- **Exercise goal**
Only one stretch of the data below is wanted: the lines starting at the one with "output logic [width_p-1:0]" and ending at the one with "if (reset_i) begin", both included, given again exactly.

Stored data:
++++

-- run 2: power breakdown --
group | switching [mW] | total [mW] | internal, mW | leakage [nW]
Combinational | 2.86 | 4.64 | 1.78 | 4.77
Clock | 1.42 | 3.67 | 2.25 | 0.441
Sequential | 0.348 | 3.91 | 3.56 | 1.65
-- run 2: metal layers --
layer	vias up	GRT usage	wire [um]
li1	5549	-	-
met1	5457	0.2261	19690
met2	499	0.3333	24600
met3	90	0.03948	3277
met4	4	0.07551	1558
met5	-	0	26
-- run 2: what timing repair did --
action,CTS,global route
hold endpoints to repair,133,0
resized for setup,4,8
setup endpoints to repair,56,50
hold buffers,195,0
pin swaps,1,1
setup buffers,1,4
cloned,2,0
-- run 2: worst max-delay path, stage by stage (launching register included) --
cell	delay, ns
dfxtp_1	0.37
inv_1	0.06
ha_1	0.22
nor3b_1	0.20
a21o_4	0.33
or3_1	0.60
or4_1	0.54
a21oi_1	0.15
`src/rtl/alu_seq_issue.sv`:
```
// Issue sequencer for a registered ALU: accepts one command at a time, waits the ALU latency, returns result and flags.
// Optional macro ALUSEQ_OVF_EN adds the signed-overflow output res_ovf.
module alu_seq_issue #(
  parameter int unsigned WIDTH = 32,
  parameter int unsigned LAT   = 1
) (
  input  logic             clk,
  input  logic             rst_n,
  input  logic             cmd_valid,
  output logic             cmd_ready,
  input  logic [2:0]       cmd_op,
  input  logic [WIDTH-1:0] cmd_a,
  input  logic [WIDTH-1:0] cmd_b,
  output logic [2:0]       alu_ctrl,
  output logic [WIDTH-1:0] alu_data1,
  output logic [WIDTH-1:0] alu_data2,
  input  logic [WIDTH-1:0] alu_out,
  input  logic             alu_carry,
  output logic             res_valid,
  input  logic             res_ready,
  output logic [WIDTH-1:0] res_data,
  output logic             res_carry,
  output logic             res_zero,
  output logic             busy
`ifdef ALUSEQ_OVF_EN
  ,
  output logic             res_ovf
`endif
);

  localparam int unsigned CW      = 4;
  localparam logic [2:0]  OP_ADD  = 3'b000;
  localparam logic [2:0]  OP_SUB  = 3'b001;
  localparam logic [2:0]  OP_IDLE = 3'b111;

  typedef enum logic [1:0] {S_IDLE, S_EXEC, S_DONE} state_t;

  state_t           r_state,     w_state_nxt;
  logic [CW-1:0]    r_cnt,       w_cnt_nxt;
  logic [2:0]       r_alu_ctrl,  w_alu_ctrl_nxt;
  logic [WIDTH-1:0] r_alu_data1, w_alu_data1_nxt;
  logic [WIDTH-1:0] r_alu_data2, w_alu_data2_nxt;
  logic [WIDTH-1:0] r_res_data,  w_res_data_nxt;
  logic             r_res_carry, w_res_carry_nxt;
  logic             r_res_zero,  w_res_zero_nxt;
  logic             r_cmd_ready, r_res_valid, r_busy;
  logic             w_is_add, w_is_sub;
`ifdef ALUSEQ_OVF_EN
  logic             r_res_ovf,   w_res_ovf_nxt;
  logic             w_ovf;
`endif

  assign w_is_add = (r_alu_ctrl == OP_ADD);
  assign w_is_sub = (r_alu_ctrl == OP_SUB);

`ifdef ALUSEQ_OVF_EN
  // Signed overflow judged from operand signs still held on the ALU bus at capture.
  assign w_ovf = (w_is_add && (r_alu_data1[WIDTH-1] == r_alu_data2[WIDTH-1]) &&
                  (alu_out[WIDTH-1] != r_alu_data1[WIDTH-1])) ||
                 (w_is_sub && (r_alu_data1[WIDTH-1] != r_alu_data2[WIDTH-1]) &&
                  (alu_out[WIDTH-1] != r_alu_data1[WIDTH-1]));
`endif

  always_ff @(posedge clk) begin
    if (!rst_n) begin
      r_state     <= S_IDLE;
      r_cnt       <= '0;
      r_alu_ctrl  <= OP_IDLE;
      r_alu_data1 <= '0;
      r_alu_data2 <= '0;
      r_res_data  <= '0;
      r_res_carry <= 1'b0;
      r_res_zero  <= 1'b0;
      r_cmd_ready <= 1'b1;
      r_res_valid <= 1'b0;
      r_busy      <= 1'b0;
`ifdef ALUSEQ_OVF_EN
      r_res_ovf   <= 1'b0;
`endif
    end else begin
      r_state     <= w_state_nxt;
      r_cnt       <= w_cnt_nxt;
      r_alu_ctrl  <= w_alu_ctrl_nxt;
      r_alu_data1 <= w_alu_data1_nxt;
      r_alu_data2 <= w_alu_data2_nxt;
      r_res_data  <= w_res_data_nxt;
      r_res_carry <= w_res_carry_nxt;
      r_res_zero  <= w_res_zero_nxt;
      r_cmd_ready <= (w_state_nxt == S_IDLE);
      r_res_valid <= (w_state_nxt == S_DONE);
      r_busy      <= (w_state_nxt != S_IDLE);
`ifdef ALUSEQ_OVF_EN
      r_res_ovf   <= w_res_ovf_nxt;
`endif
    end
  end

  // Counter runs from 0 on entry to EXEC; result is sampled when it reaches LAT.
  always_comb begin
    w_state_nxt     = r_state;
    w_cnt_nxt       = r_cnt;
    w_alu_ctrl_nxt  = r_alu_ctrl;
    w_alu_data1_nxt = r_alu_data1;
    w_alu_data2_nxt = r_alu_data2;
    w_res_data_nxt  = r_res_data;
    w_res_carry_nxt = r_res_carry;
    w_res_zero_nxt  = r_res_zero;
`ifdef ALUSEQ_OVF_EN
    w_res_ovf_nxt   = r_res_ovf;
`endif
    case (r_state)
      S_IDLE: begin
        if (cmd_valid && r_cmd_ready) begin
          w_state_nxt     = S_EXEC;
          w_cnt_nxt       = '0;
          w_alu_ctrl_nxt  = cmd_op;
          w_alu_data1_nxt = cmd_a;
          w_alu_data2_nxt = cmd_b;
        end
      end
      S_EXEC: begin
        if (r_cnt == CW'(LAT)) begin
          w_state_nxt     = S_DONE;
          w_res_data_nxt  = alu_out;
          w_res_carry_nxt = (w_is_add || w_is_sub) && alu_carry;
          w_res_zero_nxt  = (alu_out == '0);
`ifdef ALUSEQ_OVF_EN
          w_res_ovf_nxt   = w_ovf;
`endif
          w_alu_ctrl_nxt  = OP_IDLE;
          w_alu_data1_nxt = '0;
          w_alu_data2_nxt = '0;
        end else begin
          w_cnt_nxt = r_cnt + CW'(1);
        end
      end
      S_DONE: begin
        if (res_ready) begin
          w_state_nxt = S_IDLE;
        end
      end
      default: w_state_nxt = S_IDLE;
    endcase
  end

  assign cmd_ready = r_cmd_ready;
  assign res_valid = r_res_valid;
  assign busy      = r_busy;
  assign alu_ctrl  = r_alu_ctrl;
  assign alu_data1 = r_alu_data1;
  assign alu_data2 = r_alu_data2;
  assign res_data  = r_res_data;
  assign res_carry = r_res_carry;
  assign res_zero  = r_res_zero;
`ifdef ALUSEQ_OVF_EN
  assign res_ovf   = r_res_ovf;
`endif

endmodule

```
`config.mk`:
```
export PLATFORM = sky130hd
export DESIGN_NAME = ooo_mem_arbiter
export DESIGN_NICKNAME = d
export VERILOG_FILES = /design/src/rtl/ooo_types.sv /design/src/rtl/arb_rr_picker.sv /design/src/rtl/ooo_mem_arbiter.sv
export SDC_FILE = /design/constraint.sdc
export NUM_CORES = 1
export LEC_CHECK = 0
export ABC_CLOCK_PERIOD_IN_PS = 2370
export CAP_MARGIN = 15
export CELL_PAD_IN_SITES_DETAIL_PLACEMENT = 0
export CELL_PAD_IN_SITES_GLOBAL_PLACEMENT = 1
export CORE_AREA = 2 2 547 549
export DETAILED_ROUTE_END_ITERATION = 10
export DIE_AREA = 0 0 549 551
export PLACE_DENSITY = 0.39
export REMOVE_ABC_BUFFERS = 1
export SLEW_MARGIN = 10
export SYNTH_ARGS = -nofsm -noshare
export SYNTH_HDL_FRONTEND = slang
export SYNTH_HIERARCHICAL = 1
export SYNTH_SLANG_ARGS = --single-unit
```
`constraint.sdc`:
```
create_clock -name clk -period 2.37 [get_ports clk]
set_input_delay 0.3555 -clock clk [delete_from_list [all_inputs] [get_ports clk]]
set_output_delay 0.3555 -clock clk [all_outputs]
set_load 0.1 [all_outputs]
```
==> config.mk <==
export PLATFORM = sky130hd
export DESIGN_NAME = bp_fe_queue_replay_fifo
export DESIGN_NICKNAME = d
export VERILOG_FILES = /design/src/rtl/bp_fe_queue_replay_fifo.sv
export SDC_FILE = /design/constraint.sdc
export NUM_CORES = 1
export LEC_CHECK = 0
export ABC_AREA = 1
export CORE_ASPECT_RATIO = 1.5
export CORE_MARGIN = 2
export CORE_UTILIZATION = 47
export DETAILED_ROUTE_END_ITERATION = 12
export PLACE_DENSITY_LB_ADDON = 0.12
export SLEW_MARGIN = 20
export SYNTH_ARGS = -nofsm -noshare
export SYNTH_HDL_FRONTEND = slang
export SYNTH_SLANG_ARGS = --single-unit
==> constraint.sdc <==
create_clock -name clk_i -period 1.9 [get_ports clk_i]
set_input_delay 0.475 -clock clk_i [delete_from_list [all_inputs] [get_ports clk_i]]
set_output_delay 0.475 -clock clk_i [all_outputs]
set_load 0.01 [all_outputs]
==> src/rtl/bp_fe_queue_replay_fifo.sv <==
// Replayable FIFO between the FE fetch stage and the BE issue stage.
// Three pointers (write, speculative read, commit) let the BE read ahead,
// retire in order (deq), rewind to the oldest unretired entry (roll) or
// flush everything (clr). Priority per cycle: clr > roll > {yumi, deq, enq}.
// Optional feature: define BP_FE_QUEUE_REPLAY_BYPASS_EN to forward data_i to
// data_o in the same cycle when the queue holds no unread entry.
module bp_fe_queue_replay_fifo #(
   parameter int unsigned width_p = 1,
   parameter int unsigned els_p   = 8
) (
   input  logic                     clk_i,
   input  logic                     reset_i,

   input  logic                     clr_v_i,
   input  logic                     deq_v_i,
   input  logic                     roll_v_i,

   input  logic [width_p-1:0]       data_i,
   input  logic                     v_i,
   output logic                     ready_o,

   output logic [width_p-1:0]       data_o,
   output logic                     v_o,
   input  logic                     yumi_i,

   output logic [$clog2(els_p):0]   unretired_cnt_o
);

   localparam int unsigned addr_width_lp = $clog2(els_p);
   localparam int unsigned ptr_width_lp  = addr_width_lp + 1;

   typedef logic [ptr_width_lp-1:0] ptr_t;

   logic [width_p-1:0] mem_q [els_p];

   ptr_t wptr_q, wptr_d;
   ptr_t rptr_q, rptr_d;
   ptr_t cptr_q, cptr_d;

   logic full;
   logic enq_v;
   logic deq_ok;
   logic unread_v;

   logic [addr_width_lp-1:0] waddr;
   logic [addr_width_lp-1:0] raddr;

   assign waddr = wptr_q[addr_width_lp-1:0];
   assign raddr = rptr_q[addr_width_lp-1:0];

   // Full is judged against the commit pointer: unretired entries still own
   // their slots because a roll may replay them.
   assign full = (wptr_q[addr_width_lp-1:0] == cptr_q[addr_width_lp-1:0])
               & (wptr_q[addr_width_lp] != cptr_q[addr_width_lp]);

   assign ready_o  = ~full;
   assign unread_v = (rptr_q != wptr_q);

   // A clr drops any same-cycle write.
   assign enq_v  = v_i & ready_o & ~clr_v_i;

   // Retiring is only legal for entries that have already been read.
   assign deq_ok = deq_v_i & (cptr_q != rptr_q);

   assign unretired_cnt_o = wptr_q - cptr_q;

`ifdef BP_FE_QUEUE_REPLAY_BYPASS_EN
   logic bypass_v;

   // Nothing unread: present the incoming packet directly this cycle.
   assign bypass_v = (rptr_q == wptr_q) & v_i & ~clr_v_i;

   assign v_o    = unread_v | bypass_v;
   assign data_o = bypass_v ? data_i : mem_q[raddr];
`else
   assign v_o    = unread_v;
   assign data_o = mem_q[raddr];
`endif

   // Next-state pointers, resolving clr > roll > {yumi, deq, enq}.
   always_comb begin
      wptr_d = wptr_q;
      rptr_d = rptr_q;
      cptr_d = cptr_q;
      if (clr_v_i) begin
         wptr_d = wptr_q;
         rptr_d = wptr_q;
         cptr_d = wptr_q;
      end else begin
         wptr_d = wptr_q + ptr_t'(enq_v);
         cptr_d = cptr_q + ptr_t'(deq_ok);
         if (roll_v_i) begin
            // Rewind lands on the post-deq commit point; yumi is ignored.
            rptr_d = cptr_q + ptr_t'(deq_ok);
         end else begin
            rptr_d = rptr_q + ptr_t'(yumi_i);
         end
      end
   end

   // Pointer registers with synchronous reset.
   always_ff @(posedge clk_i) begin
      if (reset_i) begin
         wptr_q <= '0;
         rptr_q <= '0;
         cptr_q <= '0;
      end else begin
         wptr_q <= wptr_d;
         rptr_q <= rptr_d;
         cptr_q <= cptr_d;
      end
   end

   // Payload storage; contents survive reset and clr, only pointers move.
   always_ff @(posedge clk_i) begin
      if (!reset_i && enq_v) begin
         mem_q[waddr] <= data_i;
      end
   end

`ifndef SYNTHESIS
   // Protocol checks on the producer and consumer handshakes.
   always_ff @(posedge clk_i) begin
      if (!reset_i) begin
         assert (!(v_i && !ready_o))
            else $error("bp_fe_queue_replay_fifo: enqueue while not ready");
         assert (!(yumi_i && !v_o))
            else $error("bp_fe_queue_replay_fifo: yumi without valid data");
         assert (!(deq_v_i && !clr_v_i && (cptr_q == rptr_q)))
            else $error("bp_fe_queue_replay_fifo: deq of an unread entry");
      end
   end
`endif

endmodule
<file path="src/rtl/bus_if_pkg.sv">
// Shared encodings for the pipeline-to-memory access initiator: FSM states,
// strobe polarity and read/write direction.
package bus_if_pkg;

  localparam int REGION_W = 3;

  localparam logic ENABLE_  = 1'b0;
  localparam logic DISABLE_ = 1'b1;
  localparam logic READ     = 1'b1;
  localparam logic WRITE    = 1'b0;

  typedef enum logic [1:0] {
    BUS_IF_STATE_IDLE   = 2'h0,
    BUS_IF_STATE_REQ    = 2'h1,
    BUS_IF_STATE_ACCESS = 2'h2,
    BUS_IF_STATE_STALL  = 2'h3
  } bus_if_state_e;

  function automatic logic region_hit(input logic [REGION_W-1:0] region,
                                      input logic [REGION_W-1:0] sel);
    return (region == sel);
  endfunction

endpackage

</file>
<file path="src/rtl/bus_if.sv">
// Per-stage memory access initiator: zero-wait scratch-pad port or a
// request/grant/strobe/ready transaction on the shared external bus.
module bus_if
  import bus_if_pkg::*;
#(
  parameter int                  ADDR_W     = 30,
  parameter int                  SPM_ADDR_W = 12,
  parameter logic [REGION_W-1:0] SPM_REGION = 3'b011
) (
  input  logic                  clk,
  input  logic                  reset_,
  input  logic                  stall,
  input  logic                  flush,
  input  logic [ADDR_W-1:0]     addr,
  input  logic                  as_,
  input  logic                  rw,
  input  logic [31:0]           wr_data,
  output logic [31:0]           rd_data,
  output logic                  busy,
  output logic [SPM_ADDR_W-1:0] spm_addr,
  output logic                  spm_as_,
  output logic                  spm_rw,
  output logic [31:0]           spm_wr_data,
  input  logic [31:0]           spm_rd_data,
  output logic                  bus_req_,
  input  logic                  bus_grnt_,
  output logic [ADDR_W-1:0]     bus_addr,
  output logic                  bus_as_,
  output logic                  bus_rw,
  output logic [31:0]           bus_wr_data,
  input  logic [31:0]           bus_rd_data,
  input  logic                  bus_rdy_
);

  bus_if_state_e     state_q, state_d;
  logic              bus_req_q, bus_req_d;
  logic              bus_as_q, bus_as_d;
  logic [ADDR_W-1:0] bus_addr_q, bus_addr_d;
  logic              bus_rw_q, bus_rw_d;
  logic [31:0]       bus_wr_data_q, bus_wr_data_d;
  logic [31:0]       rd_buf_q, rd_buf_d;

  logic spm_hit_s;
  logic req_s;

  assign spm_hit_s = region_hit(addr[ADDR_W-1:ADDR_W-REGION_W], SPM_REGION);
  assign req_s     = (as_ == ENABLE_) && !flush;

  assign bus_req_    = bus_req_q;
  assign bus_as_     = bus_as_q;
  assign bus_addr    = bus_addr_q;
  assign bus_rw      = bus_rw_q;
  assign bus_wr_data = bus_wr_data_q;

  // Next-state, bus register updates and combinational stage/scratch-pad outputs.
  always_comb begin
    state_d       = state_q;
    bus_req_d     = bus_req_q;
    bus_as_d      = bus_as_q;
    bus_addr_d    = bus_addr_q;
    bus_rw_d      = bus_rw_q;
    bus_wr_data_d = bus_wr_data_q;
    rd_buf_d      = rd_buf_q;
    rd_data       = rd_buf_q;
    busy          = 1'b0;
    spm_as_       = DISABLE_;
    spm_addr      = addr[SPM_ADDR_W-1:0];
    spm_rw        = rw;
    spm_wr_data   = wr_data;

    case (state_q)
      BUS_IF_STATE_IDLE: begin
        if (spm_hit_s) begin
          rd_data = spm_rd_data;
          if (req_s) begin
            spm_as_ = ENABLE_;
          end else begin
            spm_as_ = DISABLE_;
          end
        end else if (req_s) begin
          bus_addr_d    = addr;
          bus_rw_d      = rw;
          bus_wr_data_d = wr_data;
          bus_req_d     = ENABLE_;
          busy          = 1'b1;
          state_d       = BUS_IF_STATE_REQ;
        end else begin
          state_d = BUS_IF_STATE_IDLE;
        end
      end
      BUS_IF_STATE_REQ: begin
        busy = 1'b1;
        if (bus_grnt_ == ENABLE_) begin
          bus_as_d = ENABLE_;
          state_d  = BUS_IF_STATE_ACCESS;
        end else begin
          state_d = BUS_IF_STATE_REQ;
        end
      end
      BUS_IF_STATE_ACCESS: begin
        // Strobe is a single-cycle pulse regardless of how long ready takes.
        bus_as_d = DISABLE_;
        busy     = (bus_rdy_ != ENABLE_);
        if (bus_rdy_ == ENABLE_) begin
          rd_data   = bus_rd_data;
          bus_req_d = DISABLE_;
          if (bus_rw_q == READ) begin
            rd_buf_d = bus_rd_data;
          end else begin
            rd_buf_d = rd_buf_q;
          end
          if (stall) begin
            state_d = BUS_IF_STATE_STALL;
          end else begin
            state_d = BUS_IF_STATE_IDLE;
          end
        end else begin
          state_d = BUS_IF_STATE_ACCESS;
        end
      end
      BUS_IF_STATE_STALL: begin
        // Completed data is held here so the stalled stage still sees it.
        if (!stall) begin
          state_d = BUS_IF_STATE_IDLE;
        end else begin
          state_d = BUS_IF_STATE_STALL;
        end
      end
      default: begin
        state_d = BUS_IF_STATE_IDLE;
      end
    endcase
  end

  // State and bus master register bank.
  always_ff @(posedge clk or negedge reset_) begin
    if (!reset_) begin
      state_q       <= BUS_IF_STATE_IDLE;
      bus_req_q     <= DISABLE_;
      bus_as_q      <= DISABLE_;
      bus_addr_q    <= {ADDR_W{1'b0}};
      bus_rw_q      <= READ;
      bus_wr_data_q <= 32'h0000_0000;
      rd_buf_q      <= 32'h0000_0000;
    end else begin
      state_q       <= state_d;
      bus_req_q     <= bus_req_d;
      bus_as_q      <= bus_as_d;
      bus_addr_q    <= bus_addr_d;
      bus_rw_q      <= bus_rw_d;
      bus_wr_data_q <= bus_wr_data_d;
      rd_buf_q      <= rd_buf_d;
    end
  end

endmodule

</file>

++++

- **Written answer**
   output logic [width_p-1:0]       data_o,
   output logic                     v_o,
   input  logic                     yumi_i,

   output logic [$clog2(els_p):0]   unretired_cnt_o
);

   localparam int unsigned addr_width_lp = $clog2(els_p);
   localparam int unsigned ptr_width_lp  = addr_width_lp + 1;

   typedef logic [ptr_width_lp-1:0] ptr_t;

   logic [width_p-1:0] mem_q [els_p];

   ptr_t wptr_q, wptr_d;
   ptr_t rptr_q, rptr_d;
   ptr_t cptr_q, cptr_d;

   logic full;
   logic enq_v;
   logic deq_ok;
   logic unread_v;

   logic [addr_width_lp-1:0] waddr;
   logic [addr_width_lp-1:0] raddr;

   assign waddr = wptr_q[addr_width_lp-1:0];
   assign raddr = rptr_q[addr_width_lp-1:0];

   // Full is judged against the commit pointer: unretired entries still own
   // their slots because a roll may replay them.
   assign full = (wptr_q[addr_width_lp-1:0] == cptr_q[addr_width_lp-1:0])
               & (wptr_q[addr_width_lp] != cptr_q[addr_width_lp]);

   assign ready_o  = ~full;
   assign unread_v = (rptr_q != wptr_q);

   // A clr drops any same-cycle write.
   assign enq_v  = v_i & ready_o & ~clr_v_i;

   // Retiring is only legal for entries that have already been read.
   assign deq_ok = deq_v_i & (cptr_q != rptr_q);

   assign unretired_cnt_o = wptr_q - cptr_q;

`ifdef BP_FE_QUEUE_REPLAY_BYPASS_EN
   logic bypass_v;

   // Nothing unread: present the incoming packet directly this cycle.
   assign bypass_v = (rptr_q == wptr_q) & v_i & ~clr_v_i;

   assign v_o    = unread_v | bypass_v;
   assign data_o = bypass_v ? data_i : mem_q[raddr];
`else
   assign v_o    = unread_v;
   assign data_o = mem_q[raddr];
`endif

   // Next-state pointers, resolving clr > roll > {yumi, deq, enq}.
   always_comb begin
      wptr_d = wptr_q;
      rptr_d = rptr_q;
      cptr_d = cptr_q;
      if (clr_v_i) begin
         wptr_d = wptr_q;
         rptr_d = wptr_q;
         cptr_d = wptr_q;
      end else begin
         wptr_d = wptr_q + ptr_t'(enq_v);
         cptr_d = cptr_q + ptr_t'(deq_ok);
         if (roll_v_i) begin
            // Rewind lands on the post-deq commit point; yumi is ignored.
            rptr_d = cptr_q + ptr_t'(deq_ok);
         end else begin
            rptr_d = rptr_q + ptr_t'(yumi_i);
         end
      end
   end

   // Pointer registers with synchronous reset.
   always_ff @(posedge clk_i) begin
      if (reset_i) begin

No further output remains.